---------- Information given ----------
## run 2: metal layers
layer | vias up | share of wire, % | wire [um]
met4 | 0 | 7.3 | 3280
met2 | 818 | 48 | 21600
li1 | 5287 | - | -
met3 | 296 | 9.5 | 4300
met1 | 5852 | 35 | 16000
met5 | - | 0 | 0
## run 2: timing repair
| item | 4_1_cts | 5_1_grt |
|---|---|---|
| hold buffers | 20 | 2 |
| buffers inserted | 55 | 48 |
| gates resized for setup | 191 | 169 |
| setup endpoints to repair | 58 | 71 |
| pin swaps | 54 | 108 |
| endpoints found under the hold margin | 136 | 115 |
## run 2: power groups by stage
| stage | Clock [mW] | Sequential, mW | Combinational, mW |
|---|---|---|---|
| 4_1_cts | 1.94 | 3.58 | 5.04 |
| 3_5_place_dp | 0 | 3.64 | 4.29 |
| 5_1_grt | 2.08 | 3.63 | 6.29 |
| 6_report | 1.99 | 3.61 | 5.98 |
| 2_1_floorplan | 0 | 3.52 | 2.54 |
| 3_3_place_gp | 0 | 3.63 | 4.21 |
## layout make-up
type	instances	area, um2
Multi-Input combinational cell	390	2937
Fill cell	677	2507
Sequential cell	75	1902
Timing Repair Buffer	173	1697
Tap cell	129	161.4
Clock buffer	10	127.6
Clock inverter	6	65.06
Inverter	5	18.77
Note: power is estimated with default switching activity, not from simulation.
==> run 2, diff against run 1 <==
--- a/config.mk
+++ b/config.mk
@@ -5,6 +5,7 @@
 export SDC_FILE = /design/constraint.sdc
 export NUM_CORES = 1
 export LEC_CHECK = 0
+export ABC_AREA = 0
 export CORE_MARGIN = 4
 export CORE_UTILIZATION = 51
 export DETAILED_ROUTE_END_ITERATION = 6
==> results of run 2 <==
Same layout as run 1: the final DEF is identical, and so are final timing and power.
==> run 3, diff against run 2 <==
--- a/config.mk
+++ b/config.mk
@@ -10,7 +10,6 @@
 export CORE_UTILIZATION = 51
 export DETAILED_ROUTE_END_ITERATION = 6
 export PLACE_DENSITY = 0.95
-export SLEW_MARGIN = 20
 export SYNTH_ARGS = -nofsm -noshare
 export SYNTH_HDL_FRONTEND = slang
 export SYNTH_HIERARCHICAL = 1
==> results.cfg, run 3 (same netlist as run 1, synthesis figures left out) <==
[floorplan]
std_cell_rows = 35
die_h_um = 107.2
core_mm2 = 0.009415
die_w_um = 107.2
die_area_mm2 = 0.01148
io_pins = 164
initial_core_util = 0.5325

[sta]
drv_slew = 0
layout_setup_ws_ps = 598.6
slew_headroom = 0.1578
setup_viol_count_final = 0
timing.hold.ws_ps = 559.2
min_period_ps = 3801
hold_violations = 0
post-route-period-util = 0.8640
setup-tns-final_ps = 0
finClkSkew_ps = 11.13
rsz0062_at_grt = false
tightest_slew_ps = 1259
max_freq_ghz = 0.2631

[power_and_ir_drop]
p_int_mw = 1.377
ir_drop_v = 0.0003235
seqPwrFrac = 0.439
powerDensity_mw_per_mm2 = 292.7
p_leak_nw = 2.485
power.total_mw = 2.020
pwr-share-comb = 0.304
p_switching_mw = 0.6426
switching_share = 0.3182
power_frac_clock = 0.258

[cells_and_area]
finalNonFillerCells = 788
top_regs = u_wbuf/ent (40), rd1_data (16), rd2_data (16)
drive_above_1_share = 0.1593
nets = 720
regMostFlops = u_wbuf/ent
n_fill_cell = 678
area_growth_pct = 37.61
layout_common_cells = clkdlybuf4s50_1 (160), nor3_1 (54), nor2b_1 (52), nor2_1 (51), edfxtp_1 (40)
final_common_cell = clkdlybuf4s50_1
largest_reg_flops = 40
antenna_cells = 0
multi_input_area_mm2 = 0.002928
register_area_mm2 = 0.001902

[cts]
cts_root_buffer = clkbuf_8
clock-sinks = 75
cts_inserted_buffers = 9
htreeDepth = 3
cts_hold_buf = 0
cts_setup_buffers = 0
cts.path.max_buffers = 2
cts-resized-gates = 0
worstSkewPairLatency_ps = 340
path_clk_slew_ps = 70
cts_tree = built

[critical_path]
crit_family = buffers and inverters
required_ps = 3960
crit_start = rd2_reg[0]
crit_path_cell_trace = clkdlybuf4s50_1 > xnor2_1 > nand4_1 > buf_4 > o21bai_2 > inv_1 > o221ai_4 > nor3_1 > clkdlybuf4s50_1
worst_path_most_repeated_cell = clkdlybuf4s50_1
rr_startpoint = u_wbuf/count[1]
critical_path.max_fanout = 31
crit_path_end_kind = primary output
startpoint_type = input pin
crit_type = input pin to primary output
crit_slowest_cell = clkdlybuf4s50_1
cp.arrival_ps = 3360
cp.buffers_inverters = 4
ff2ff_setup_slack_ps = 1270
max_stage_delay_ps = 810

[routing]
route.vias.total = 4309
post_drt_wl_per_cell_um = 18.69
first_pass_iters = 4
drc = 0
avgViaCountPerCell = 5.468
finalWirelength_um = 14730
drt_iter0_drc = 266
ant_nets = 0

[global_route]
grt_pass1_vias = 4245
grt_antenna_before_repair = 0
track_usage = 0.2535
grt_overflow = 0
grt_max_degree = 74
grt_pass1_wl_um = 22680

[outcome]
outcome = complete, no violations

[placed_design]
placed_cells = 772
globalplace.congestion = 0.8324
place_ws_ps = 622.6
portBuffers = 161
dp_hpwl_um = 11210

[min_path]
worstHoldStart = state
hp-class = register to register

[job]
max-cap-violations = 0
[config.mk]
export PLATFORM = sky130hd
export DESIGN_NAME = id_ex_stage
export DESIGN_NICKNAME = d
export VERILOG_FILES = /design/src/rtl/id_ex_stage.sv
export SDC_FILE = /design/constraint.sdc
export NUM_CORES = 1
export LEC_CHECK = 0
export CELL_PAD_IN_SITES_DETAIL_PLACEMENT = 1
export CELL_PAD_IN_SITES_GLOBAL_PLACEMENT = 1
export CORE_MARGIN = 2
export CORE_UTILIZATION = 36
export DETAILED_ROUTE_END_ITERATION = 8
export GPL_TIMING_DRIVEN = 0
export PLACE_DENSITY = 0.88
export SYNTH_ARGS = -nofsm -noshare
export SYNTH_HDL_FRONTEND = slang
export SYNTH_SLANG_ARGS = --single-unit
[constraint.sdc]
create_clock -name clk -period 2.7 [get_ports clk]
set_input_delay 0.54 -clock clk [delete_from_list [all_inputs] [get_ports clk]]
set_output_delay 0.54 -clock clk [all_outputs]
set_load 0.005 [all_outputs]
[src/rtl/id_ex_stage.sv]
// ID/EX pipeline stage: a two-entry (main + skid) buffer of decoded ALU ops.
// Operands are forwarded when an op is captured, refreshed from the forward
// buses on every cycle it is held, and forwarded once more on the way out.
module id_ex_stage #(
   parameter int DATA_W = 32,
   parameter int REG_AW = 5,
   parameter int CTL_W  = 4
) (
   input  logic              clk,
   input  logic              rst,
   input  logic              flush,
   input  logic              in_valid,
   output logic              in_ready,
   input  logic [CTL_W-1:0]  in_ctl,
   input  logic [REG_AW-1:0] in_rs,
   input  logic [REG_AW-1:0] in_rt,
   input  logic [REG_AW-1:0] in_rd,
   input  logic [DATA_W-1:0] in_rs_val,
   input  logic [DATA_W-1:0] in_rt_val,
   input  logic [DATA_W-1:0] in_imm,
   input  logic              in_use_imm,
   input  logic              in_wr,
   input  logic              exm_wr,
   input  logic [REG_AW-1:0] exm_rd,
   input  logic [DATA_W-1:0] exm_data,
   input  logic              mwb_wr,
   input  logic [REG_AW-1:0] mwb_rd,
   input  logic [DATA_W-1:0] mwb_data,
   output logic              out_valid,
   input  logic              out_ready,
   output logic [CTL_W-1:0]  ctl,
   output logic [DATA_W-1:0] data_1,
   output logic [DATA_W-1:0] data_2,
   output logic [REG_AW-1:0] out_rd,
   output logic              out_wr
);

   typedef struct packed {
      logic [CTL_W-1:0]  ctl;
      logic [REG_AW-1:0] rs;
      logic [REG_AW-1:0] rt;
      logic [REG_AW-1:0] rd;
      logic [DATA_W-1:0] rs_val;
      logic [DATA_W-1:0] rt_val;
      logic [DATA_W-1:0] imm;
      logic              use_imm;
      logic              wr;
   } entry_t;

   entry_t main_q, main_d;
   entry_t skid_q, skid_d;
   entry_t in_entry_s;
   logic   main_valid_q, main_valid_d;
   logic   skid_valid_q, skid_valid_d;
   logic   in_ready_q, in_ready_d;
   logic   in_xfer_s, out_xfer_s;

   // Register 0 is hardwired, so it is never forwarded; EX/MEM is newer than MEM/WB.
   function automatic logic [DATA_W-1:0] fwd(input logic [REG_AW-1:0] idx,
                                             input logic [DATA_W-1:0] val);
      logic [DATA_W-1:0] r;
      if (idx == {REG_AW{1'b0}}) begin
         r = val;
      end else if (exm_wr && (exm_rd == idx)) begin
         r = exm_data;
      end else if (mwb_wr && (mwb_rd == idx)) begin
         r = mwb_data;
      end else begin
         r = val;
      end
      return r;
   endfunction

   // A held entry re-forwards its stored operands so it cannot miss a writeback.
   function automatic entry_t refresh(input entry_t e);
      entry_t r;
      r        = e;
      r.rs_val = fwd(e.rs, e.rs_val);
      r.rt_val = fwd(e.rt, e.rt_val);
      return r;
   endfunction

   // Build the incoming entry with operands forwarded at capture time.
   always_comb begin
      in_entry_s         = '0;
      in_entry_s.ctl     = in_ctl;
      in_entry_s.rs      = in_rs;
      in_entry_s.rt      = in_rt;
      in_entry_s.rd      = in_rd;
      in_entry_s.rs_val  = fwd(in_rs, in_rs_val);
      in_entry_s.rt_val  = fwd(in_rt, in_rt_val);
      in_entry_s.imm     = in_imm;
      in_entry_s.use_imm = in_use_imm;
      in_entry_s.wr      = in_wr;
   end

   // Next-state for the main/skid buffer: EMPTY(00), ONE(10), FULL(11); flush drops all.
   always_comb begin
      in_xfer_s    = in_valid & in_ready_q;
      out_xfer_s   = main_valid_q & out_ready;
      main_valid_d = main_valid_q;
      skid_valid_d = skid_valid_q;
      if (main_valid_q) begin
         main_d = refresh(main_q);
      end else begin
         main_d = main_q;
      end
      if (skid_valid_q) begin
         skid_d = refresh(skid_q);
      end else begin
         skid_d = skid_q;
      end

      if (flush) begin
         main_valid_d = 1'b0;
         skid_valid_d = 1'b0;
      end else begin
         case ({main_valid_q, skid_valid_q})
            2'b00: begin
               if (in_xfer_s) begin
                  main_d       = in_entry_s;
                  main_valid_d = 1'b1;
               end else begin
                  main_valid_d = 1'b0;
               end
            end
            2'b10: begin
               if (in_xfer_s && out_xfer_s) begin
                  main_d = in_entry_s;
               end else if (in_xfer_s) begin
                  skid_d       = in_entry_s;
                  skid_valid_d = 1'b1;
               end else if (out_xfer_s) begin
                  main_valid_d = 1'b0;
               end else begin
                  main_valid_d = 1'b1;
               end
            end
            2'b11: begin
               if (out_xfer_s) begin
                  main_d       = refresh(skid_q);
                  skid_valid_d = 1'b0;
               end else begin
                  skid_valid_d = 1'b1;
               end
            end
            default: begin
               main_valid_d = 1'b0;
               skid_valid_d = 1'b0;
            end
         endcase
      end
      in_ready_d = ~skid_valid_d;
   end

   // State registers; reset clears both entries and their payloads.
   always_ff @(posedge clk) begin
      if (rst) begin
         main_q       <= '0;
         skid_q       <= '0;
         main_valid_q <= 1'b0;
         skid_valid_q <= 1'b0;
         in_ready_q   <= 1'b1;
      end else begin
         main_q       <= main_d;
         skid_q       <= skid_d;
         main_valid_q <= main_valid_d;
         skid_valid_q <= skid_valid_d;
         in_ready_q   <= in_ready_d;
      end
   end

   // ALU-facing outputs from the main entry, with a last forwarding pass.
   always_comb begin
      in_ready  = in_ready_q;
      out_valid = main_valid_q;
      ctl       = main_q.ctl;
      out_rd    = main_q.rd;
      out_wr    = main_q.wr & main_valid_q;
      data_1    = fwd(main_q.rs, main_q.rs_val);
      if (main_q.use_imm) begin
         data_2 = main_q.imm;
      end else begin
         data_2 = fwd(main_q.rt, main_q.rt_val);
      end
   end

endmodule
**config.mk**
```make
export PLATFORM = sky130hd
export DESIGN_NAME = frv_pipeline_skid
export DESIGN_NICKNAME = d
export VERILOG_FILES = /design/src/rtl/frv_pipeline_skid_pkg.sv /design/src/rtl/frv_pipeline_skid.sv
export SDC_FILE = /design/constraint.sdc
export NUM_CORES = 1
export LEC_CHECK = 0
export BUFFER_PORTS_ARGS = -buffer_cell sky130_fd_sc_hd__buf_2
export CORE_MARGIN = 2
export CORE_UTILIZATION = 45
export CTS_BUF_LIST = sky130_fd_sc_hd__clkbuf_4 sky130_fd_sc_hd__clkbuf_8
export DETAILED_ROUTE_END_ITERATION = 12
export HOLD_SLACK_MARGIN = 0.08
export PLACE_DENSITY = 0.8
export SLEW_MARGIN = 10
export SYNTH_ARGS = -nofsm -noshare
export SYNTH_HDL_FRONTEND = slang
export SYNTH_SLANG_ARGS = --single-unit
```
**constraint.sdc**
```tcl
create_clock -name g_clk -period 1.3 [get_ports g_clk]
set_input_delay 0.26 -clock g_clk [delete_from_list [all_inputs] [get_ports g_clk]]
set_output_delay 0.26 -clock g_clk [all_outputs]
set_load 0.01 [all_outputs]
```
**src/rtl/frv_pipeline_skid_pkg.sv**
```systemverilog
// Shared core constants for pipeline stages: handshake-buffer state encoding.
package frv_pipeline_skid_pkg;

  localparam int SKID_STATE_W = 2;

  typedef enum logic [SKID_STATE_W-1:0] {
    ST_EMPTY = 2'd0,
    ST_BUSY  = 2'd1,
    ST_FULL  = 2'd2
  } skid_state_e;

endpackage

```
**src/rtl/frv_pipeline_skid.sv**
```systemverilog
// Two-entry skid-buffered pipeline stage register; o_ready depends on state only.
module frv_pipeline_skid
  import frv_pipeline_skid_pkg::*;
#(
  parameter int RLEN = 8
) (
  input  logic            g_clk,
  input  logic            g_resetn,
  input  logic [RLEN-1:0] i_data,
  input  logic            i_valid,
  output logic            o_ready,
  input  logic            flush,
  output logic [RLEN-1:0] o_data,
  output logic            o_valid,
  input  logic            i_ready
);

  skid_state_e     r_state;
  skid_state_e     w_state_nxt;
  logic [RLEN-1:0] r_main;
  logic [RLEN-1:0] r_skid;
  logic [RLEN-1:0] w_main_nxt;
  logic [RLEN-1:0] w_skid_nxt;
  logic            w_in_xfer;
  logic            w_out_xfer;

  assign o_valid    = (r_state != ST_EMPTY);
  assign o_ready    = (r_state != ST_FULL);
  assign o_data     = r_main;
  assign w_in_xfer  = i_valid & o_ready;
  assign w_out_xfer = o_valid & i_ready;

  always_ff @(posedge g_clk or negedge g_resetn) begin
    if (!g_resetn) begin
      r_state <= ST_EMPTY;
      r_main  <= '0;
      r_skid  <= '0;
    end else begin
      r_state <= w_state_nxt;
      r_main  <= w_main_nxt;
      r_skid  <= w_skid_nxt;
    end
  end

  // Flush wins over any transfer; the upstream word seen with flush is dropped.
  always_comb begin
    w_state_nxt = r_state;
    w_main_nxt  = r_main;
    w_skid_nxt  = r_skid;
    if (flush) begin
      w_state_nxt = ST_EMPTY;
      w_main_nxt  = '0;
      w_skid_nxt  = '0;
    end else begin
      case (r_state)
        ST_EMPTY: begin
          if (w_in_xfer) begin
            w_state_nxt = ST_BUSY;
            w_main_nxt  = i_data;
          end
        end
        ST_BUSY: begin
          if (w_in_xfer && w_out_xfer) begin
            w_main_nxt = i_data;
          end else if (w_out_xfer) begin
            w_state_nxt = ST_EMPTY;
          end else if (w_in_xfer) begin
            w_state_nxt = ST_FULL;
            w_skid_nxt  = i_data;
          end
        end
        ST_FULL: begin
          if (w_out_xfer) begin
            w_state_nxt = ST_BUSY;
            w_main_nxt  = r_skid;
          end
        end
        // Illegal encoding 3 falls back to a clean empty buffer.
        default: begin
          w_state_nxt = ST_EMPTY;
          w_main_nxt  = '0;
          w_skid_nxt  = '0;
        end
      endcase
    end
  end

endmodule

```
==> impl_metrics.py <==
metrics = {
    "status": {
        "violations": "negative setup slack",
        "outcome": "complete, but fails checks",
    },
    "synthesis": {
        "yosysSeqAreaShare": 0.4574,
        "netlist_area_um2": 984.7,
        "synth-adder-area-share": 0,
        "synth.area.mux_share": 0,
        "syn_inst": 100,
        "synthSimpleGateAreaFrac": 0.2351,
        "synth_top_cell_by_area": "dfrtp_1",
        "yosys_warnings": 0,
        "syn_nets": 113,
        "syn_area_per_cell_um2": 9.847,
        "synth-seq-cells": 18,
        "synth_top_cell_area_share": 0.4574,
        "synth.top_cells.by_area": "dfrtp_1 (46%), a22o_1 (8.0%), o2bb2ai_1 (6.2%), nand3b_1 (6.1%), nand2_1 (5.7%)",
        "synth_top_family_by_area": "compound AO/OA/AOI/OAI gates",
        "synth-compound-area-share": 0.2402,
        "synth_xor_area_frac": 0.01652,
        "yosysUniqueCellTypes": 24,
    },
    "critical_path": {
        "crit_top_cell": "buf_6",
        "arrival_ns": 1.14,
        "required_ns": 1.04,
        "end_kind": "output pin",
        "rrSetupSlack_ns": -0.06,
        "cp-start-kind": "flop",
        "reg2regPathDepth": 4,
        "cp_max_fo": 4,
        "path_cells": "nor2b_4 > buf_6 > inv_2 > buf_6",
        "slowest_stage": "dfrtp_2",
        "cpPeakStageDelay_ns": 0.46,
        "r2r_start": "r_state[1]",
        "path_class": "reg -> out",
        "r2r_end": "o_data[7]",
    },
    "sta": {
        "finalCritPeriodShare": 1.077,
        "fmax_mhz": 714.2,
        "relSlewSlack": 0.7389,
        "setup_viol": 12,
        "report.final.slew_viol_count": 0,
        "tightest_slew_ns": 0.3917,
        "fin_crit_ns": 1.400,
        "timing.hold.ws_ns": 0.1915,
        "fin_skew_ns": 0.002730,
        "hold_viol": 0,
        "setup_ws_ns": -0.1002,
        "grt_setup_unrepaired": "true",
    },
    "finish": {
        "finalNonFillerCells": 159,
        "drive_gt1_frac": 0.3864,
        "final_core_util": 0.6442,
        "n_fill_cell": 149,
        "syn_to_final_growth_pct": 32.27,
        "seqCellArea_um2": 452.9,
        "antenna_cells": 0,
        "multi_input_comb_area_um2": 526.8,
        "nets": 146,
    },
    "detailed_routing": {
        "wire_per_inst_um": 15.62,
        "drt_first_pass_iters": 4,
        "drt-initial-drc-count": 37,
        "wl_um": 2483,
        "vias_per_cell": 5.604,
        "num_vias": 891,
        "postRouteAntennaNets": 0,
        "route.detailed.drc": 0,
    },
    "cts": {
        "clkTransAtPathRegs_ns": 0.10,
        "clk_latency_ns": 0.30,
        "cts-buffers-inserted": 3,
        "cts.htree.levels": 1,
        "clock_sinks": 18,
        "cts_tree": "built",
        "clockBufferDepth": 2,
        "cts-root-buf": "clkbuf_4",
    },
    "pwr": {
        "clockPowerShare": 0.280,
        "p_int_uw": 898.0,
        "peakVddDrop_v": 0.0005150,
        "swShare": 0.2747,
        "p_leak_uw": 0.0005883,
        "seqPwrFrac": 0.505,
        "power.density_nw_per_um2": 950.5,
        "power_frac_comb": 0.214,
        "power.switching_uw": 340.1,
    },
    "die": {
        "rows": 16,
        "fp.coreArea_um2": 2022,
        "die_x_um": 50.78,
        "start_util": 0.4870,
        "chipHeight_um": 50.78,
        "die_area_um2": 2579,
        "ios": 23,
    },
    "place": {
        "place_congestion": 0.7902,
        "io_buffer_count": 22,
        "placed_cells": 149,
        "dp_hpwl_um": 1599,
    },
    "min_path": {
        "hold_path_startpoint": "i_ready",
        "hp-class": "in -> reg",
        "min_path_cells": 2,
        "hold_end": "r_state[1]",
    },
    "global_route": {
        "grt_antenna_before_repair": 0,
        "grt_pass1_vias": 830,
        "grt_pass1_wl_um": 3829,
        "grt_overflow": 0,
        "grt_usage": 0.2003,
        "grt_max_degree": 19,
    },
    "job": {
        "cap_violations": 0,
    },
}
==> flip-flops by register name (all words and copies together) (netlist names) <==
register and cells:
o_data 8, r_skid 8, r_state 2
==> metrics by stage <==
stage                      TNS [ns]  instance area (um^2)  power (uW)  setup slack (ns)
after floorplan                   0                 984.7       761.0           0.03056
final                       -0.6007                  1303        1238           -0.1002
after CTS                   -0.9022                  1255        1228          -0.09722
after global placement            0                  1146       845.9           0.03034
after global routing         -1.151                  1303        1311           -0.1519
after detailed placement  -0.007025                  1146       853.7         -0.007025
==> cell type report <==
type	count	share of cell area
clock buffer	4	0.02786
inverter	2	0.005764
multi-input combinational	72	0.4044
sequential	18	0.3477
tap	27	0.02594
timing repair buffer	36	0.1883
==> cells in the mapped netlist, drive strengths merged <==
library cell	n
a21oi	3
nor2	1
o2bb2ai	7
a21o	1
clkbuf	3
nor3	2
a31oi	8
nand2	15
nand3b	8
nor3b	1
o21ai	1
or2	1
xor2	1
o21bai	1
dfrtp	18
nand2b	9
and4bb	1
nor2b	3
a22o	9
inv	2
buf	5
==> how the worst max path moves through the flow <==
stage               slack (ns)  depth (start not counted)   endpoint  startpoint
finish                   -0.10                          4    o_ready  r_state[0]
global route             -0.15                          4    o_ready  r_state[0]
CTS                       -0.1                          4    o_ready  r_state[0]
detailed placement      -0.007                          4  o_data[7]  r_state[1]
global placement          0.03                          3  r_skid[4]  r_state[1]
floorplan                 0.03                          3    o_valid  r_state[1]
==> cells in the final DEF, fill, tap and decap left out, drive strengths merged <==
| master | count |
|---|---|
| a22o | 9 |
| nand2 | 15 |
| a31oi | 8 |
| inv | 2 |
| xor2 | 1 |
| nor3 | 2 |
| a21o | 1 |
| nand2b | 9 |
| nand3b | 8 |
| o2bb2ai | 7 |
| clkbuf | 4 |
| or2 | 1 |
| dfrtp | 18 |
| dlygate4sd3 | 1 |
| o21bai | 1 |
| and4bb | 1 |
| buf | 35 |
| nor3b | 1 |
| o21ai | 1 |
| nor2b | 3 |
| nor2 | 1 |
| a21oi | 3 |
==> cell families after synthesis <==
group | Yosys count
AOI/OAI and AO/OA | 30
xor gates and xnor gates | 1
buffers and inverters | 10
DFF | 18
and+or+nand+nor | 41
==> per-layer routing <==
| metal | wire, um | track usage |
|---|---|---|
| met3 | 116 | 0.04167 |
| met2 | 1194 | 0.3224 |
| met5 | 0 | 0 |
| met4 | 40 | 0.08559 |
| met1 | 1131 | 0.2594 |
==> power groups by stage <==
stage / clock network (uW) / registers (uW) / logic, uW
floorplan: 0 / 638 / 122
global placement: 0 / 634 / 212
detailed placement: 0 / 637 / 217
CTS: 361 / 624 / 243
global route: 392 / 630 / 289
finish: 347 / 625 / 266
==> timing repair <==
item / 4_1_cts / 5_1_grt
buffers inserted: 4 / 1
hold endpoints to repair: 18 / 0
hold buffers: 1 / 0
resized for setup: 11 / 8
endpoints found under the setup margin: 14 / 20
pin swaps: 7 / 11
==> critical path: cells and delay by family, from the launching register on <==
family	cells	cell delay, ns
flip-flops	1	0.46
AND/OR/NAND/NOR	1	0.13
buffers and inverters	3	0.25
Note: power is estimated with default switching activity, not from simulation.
----------
* _Task brief_:
For this exercise, please output exactly the lines above starting at the line with "136 | 115 |" and ending at the line with "export PLACE_DENSITY = 0.95", ends included.

* _Result_:
| endpoints found under the hold margin | 136 | 115 |
## run 2: power groups by stage
| stage | Clock [mW] | Sequential, mW | Combinational, mW |
|---|---|---|---|
| 4_1_cts | 1.94 | 3.58 | 5.04 |
| 3_5_place_dp | 0 | 3.64 | 4.29 |
| 5_1_grt | 2.08 | 3.63 | 6.29 |
| 6_report | 1.99 | 3.61 | 5.98 |
| 2_1_floorplan | 0 | 3.52 | 2.54 |
| 3_3_place_gp | 0 | 3.63 | 4.21 |
## layout make-up
type	instances	area, um2
Multi-Input combinational cell	390	2937
Fill cell	677	2507
Sequential cell	75	1902
Timing Repair Buffer	173	1697
Tap cell	129	161.4
Clock buffer	10	127.6
Clock inverter	6	65.06
Inverter	5	18.77
Note: power is estimated with default switching activity, not from simulation.
==> run 2, diff against run 1 <==
--- a/config.mk
+++ b/config.mk
@@ -5,6 +5,7 @@
 export SDC_FILE = /design/constraint.sdc
 export NUM_CORES = 1
 export LEC_CHECK = 0
+export ABC_AREA = 0
 export CORE_MARGIN = 4
 export CORE_UTILIZATION = 51
 export DETAILED_ROUTE_END_ITERATION = 6
==> results of run 2 <==
Same layout as run 1: the final DEF is identical, and so are final timing and power.
==> run 3, diff against run 2 <==
--- a/config.mk
+++ b/config.mk
@@ -10,7 +10,6 @@
 export CORE_UTILIZATION = 51
 export DETAILED_ROUTE_END_ITERATION = 6
 export PLACE_DENSITY = 0.95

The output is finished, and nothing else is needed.